BEGIN

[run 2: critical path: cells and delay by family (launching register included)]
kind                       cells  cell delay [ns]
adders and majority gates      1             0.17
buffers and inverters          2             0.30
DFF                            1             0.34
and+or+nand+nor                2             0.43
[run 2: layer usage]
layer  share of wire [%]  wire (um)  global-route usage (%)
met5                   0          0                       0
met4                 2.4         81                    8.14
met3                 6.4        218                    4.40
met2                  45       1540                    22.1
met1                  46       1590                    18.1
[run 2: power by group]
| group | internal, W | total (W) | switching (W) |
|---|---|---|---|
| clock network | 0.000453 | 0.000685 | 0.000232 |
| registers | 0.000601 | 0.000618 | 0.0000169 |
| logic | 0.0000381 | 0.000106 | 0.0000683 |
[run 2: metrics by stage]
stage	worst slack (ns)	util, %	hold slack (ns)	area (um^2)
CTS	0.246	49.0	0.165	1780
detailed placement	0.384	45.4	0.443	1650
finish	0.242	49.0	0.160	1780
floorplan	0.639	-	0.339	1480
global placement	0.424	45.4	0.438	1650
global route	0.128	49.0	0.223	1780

END
BEGIN

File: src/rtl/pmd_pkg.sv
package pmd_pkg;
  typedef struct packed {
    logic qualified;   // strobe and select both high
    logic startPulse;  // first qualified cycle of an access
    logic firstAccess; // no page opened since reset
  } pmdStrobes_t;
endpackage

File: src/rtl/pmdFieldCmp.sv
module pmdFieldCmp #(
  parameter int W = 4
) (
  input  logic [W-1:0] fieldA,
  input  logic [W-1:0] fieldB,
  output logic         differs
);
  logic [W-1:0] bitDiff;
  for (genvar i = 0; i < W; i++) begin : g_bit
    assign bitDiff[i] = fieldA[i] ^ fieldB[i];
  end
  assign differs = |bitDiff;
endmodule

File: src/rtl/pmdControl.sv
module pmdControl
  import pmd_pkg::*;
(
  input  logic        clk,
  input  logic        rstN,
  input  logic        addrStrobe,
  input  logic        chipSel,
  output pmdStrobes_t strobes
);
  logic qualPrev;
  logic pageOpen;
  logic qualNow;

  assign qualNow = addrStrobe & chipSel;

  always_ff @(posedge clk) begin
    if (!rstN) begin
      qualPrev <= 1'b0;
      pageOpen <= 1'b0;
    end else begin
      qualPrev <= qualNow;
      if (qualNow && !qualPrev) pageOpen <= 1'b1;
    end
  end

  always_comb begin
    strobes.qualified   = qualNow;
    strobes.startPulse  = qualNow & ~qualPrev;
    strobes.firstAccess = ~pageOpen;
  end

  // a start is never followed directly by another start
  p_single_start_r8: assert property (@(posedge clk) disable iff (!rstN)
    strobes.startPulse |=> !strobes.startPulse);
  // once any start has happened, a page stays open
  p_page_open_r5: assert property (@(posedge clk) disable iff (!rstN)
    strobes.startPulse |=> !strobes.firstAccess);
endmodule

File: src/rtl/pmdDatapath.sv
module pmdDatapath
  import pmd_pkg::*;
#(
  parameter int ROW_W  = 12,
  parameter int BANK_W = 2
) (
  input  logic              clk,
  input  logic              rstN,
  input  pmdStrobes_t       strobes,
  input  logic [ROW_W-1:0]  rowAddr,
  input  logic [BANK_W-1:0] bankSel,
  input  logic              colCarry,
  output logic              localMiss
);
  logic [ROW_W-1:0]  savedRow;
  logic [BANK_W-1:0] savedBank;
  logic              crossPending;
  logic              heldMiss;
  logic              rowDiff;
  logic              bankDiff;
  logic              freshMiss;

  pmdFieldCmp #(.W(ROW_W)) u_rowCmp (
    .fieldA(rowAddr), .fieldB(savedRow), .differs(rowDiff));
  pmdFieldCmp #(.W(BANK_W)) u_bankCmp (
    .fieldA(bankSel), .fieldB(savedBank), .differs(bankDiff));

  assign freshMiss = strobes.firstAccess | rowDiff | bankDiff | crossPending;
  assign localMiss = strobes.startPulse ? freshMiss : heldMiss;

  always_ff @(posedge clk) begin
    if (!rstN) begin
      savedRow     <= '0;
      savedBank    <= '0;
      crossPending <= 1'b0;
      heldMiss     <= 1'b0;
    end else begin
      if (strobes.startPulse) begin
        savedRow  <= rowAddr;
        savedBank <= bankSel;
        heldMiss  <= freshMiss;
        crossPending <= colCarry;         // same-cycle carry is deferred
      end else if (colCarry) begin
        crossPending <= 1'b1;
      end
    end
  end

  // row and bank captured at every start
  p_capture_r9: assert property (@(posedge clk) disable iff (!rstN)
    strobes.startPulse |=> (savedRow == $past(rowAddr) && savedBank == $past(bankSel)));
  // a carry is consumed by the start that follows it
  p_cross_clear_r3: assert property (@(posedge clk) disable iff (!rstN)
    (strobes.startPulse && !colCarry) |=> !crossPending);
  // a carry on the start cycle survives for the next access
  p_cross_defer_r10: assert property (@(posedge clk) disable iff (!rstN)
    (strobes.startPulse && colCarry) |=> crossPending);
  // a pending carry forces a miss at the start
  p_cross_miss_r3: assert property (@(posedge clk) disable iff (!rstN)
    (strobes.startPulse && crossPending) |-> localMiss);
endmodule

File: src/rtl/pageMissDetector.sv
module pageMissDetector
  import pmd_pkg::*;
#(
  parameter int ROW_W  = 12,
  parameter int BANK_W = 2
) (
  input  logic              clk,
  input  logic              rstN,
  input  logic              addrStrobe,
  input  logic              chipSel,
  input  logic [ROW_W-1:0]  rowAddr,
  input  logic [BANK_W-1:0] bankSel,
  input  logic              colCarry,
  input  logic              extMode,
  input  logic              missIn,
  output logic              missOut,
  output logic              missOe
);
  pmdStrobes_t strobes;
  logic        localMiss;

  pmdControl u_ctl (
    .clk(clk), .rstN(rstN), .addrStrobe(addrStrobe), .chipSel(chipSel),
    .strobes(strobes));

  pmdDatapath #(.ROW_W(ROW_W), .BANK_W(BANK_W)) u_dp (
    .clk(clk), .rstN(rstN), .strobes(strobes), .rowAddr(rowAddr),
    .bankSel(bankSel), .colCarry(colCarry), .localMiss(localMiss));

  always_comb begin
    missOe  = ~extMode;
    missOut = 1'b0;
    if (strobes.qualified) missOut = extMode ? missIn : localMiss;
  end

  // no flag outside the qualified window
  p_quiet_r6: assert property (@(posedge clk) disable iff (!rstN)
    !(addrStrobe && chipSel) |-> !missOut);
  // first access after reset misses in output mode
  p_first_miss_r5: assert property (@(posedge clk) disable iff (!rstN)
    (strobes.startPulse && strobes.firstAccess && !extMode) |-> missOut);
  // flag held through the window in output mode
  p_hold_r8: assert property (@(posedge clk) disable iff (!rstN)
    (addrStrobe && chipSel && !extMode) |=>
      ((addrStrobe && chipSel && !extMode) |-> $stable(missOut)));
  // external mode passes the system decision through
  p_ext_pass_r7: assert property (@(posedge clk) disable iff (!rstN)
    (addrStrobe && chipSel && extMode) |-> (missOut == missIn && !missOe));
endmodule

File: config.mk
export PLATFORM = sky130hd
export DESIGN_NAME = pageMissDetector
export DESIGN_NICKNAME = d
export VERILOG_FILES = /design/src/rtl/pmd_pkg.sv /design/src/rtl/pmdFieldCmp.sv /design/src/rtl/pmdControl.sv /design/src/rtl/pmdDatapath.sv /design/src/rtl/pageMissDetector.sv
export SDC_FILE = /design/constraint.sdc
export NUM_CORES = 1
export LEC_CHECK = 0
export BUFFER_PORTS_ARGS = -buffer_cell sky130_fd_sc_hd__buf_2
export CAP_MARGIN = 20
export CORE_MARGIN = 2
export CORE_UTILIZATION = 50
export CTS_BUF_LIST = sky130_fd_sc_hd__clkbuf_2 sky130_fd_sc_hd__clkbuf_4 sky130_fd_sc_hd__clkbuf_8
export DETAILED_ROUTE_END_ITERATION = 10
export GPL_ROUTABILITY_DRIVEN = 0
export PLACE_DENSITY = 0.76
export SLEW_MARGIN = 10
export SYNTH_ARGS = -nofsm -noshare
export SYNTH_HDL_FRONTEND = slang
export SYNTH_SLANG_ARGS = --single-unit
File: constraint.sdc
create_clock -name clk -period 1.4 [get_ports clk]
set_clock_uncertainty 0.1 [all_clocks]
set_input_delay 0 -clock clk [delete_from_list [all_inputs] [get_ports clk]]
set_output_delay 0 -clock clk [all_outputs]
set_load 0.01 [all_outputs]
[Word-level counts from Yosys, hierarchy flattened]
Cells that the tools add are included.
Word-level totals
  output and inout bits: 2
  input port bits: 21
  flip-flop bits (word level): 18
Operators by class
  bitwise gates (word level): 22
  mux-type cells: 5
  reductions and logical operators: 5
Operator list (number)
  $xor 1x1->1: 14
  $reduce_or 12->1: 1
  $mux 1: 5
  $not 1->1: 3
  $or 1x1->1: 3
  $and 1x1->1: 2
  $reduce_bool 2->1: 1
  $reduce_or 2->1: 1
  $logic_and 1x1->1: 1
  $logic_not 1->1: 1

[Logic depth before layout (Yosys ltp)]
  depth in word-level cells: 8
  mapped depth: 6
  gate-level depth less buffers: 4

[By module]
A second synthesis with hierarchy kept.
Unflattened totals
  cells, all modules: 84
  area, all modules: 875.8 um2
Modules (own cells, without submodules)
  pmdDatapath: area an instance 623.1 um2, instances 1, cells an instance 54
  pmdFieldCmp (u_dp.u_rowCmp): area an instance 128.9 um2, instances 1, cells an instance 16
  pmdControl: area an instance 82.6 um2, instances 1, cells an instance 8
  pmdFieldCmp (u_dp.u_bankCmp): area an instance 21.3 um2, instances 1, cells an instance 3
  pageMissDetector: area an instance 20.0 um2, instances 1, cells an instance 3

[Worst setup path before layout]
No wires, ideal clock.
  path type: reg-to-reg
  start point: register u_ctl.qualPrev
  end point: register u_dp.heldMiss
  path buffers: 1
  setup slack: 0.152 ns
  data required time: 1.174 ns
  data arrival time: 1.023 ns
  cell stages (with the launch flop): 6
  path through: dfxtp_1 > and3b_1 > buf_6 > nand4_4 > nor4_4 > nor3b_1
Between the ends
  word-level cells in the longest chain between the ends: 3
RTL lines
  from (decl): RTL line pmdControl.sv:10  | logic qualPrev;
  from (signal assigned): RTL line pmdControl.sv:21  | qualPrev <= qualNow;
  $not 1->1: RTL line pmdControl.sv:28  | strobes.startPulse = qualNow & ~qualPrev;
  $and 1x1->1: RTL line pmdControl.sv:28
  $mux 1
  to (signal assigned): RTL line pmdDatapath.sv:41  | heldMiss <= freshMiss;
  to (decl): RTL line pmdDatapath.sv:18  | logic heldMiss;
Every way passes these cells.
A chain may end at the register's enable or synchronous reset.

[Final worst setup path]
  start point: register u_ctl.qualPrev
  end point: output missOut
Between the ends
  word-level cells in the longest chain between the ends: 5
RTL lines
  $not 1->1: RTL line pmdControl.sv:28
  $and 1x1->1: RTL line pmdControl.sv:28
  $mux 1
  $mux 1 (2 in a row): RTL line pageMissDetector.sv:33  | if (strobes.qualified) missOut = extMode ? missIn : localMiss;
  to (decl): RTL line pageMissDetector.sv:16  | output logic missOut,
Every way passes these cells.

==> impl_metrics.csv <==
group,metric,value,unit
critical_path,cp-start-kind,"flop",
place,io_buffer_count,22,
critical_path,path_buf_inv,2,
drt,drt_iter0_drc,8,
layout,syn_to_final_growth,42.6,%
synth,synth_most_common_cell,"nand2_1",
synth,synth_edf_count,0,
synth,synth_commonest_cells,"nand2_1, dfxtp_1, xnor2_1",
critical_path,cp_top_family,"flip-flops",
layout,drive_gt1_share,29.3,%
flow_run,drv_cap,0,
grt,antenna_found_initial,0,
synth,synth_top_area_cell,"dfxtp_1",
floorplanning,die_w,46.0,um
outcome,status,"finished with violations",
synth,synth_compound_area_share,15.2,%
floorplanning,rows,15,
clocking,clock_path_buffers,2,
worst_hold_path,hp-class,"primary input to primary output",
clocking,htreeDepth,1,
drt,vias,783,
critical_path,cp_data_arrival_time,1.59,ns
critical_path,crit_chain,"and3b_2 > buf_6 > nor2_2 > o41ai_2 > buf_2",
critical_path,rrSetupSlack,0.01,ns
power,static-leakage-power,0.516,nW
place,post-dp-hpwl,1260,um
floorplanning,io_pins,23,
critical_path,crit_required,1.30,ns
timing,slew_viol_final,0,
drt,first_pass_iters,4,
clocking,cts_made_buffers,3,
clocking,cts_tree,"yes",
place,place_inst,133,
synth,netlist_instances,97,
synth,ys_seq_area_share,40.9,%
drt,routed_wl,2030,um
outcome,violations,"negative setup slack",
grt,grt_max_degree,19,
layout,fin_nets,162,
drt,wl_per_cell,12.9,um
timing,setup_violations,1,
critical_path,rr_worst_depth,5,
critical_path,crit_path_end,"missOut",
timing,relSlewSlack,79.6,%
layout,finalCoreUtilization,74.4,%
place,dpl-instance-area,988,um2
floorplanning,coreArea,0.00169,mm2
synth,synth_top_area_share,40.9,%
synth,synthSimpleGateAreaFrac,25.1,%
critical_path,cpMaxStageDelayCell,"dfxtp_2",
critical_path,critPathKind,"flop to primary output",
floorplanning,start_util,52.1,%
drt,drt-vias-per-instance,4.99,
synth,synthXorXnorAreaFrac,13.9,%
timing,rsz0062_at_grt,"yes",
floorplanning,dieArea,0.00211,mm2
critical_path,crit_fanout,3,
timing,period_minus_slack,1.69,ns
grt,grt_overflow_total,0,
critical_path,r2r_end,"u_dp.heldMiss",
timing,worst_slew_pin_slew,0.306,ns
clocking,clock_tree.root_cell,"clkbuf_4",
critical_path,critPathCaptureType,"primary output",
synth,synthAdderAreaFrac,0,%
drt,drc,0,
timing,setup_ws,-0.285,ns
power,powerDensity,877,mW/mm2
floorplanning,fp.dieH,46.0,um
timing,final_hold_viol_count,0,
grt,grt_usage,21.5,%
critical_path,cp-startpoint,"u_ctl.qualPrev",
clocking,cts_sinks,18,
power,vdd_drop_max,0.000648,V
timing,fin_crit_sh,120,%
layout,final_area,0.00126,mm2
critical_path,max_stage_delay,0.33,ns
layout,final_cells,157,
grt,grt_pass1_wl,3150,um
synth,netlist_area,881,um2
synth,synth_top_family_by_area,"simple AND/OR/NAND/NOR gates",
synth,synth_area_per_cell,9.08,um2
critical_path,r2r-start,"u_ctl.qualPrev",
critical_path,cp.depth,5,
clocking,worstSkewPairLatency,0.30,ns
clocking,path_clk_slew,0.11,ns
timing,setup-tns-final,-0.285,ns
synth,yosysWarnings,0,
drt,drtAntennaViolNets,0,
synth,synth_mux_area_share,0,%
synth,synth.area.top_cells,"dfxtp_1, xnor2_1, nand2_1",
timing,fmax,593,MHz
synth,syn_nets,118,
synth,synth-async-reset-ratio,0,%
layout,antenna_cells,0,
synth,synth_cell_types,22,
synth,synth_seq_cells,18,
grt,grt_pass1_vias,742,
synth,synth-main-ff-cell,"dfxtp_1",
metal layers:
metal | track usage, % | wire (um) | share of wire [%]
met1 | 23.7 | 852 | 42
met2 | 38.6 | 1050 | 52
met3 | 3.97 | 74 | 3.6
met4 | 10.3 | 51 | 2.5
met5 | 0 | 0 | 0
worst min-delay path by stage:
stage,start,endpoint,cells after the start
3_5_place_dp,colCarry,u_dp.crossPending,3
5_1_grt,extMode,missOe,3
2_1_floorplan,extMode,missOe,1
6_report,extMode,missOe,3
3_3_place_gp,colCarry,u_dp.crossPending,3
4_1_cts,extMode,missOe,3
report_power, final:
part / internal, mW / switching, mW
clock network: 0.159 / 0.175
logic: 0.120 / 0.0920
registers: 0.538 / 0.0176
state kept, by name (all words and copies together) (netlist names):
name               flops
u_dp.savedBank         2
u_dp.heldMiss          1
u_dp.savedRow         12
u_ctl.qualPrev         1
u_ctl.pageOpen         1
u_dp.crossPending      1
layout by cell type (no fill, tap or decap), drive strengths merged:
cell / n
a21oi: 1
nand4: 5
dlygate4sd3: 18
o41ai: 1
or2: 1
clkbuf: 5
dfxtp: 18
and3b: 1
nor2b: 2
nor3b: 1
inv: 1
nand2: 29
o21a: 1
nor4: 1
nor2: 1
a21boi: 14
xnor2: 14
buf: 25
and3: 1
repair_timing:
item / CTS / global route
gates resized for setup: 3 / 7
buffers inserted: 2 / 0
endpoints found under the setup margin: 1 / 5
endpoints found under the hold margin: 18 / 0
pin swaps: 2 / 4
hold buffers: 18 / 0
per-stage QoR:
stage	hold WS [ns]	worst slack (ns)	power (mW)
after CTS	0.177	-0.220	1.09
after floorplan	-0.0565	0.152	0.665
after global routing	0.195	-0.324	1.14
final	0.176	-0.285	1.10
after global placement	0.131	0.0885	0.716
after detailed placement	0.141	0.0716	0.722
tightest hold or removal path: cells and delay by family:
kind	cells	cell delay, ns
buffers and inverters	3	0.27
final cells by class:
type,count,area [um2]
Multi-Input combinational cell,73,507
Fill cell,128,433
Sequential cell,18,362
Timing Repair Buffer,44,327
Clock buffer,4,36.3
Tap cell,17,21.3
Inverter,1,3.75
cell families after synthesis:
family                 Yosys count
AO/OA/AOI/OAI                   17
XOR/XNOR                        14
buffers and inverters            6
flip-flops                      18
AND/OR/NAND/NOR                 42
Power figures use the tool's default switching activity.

END

- Task item: Your task is to retype the entries verbatim, starting with the line that holds "[run 2: critical" and stopping after the line that holds "[run 2: layer usage]".

- Result of the task:
[run 2: critical path: cells and delay by family (launching register included)]
kind                       cells  cell delay [ns]
adders and majority gates      1             0.17
buffers and inverters          2             0.30
DFF                            1             0.34
and+or+nand+nor                2             0.43
[run 2: layer usage]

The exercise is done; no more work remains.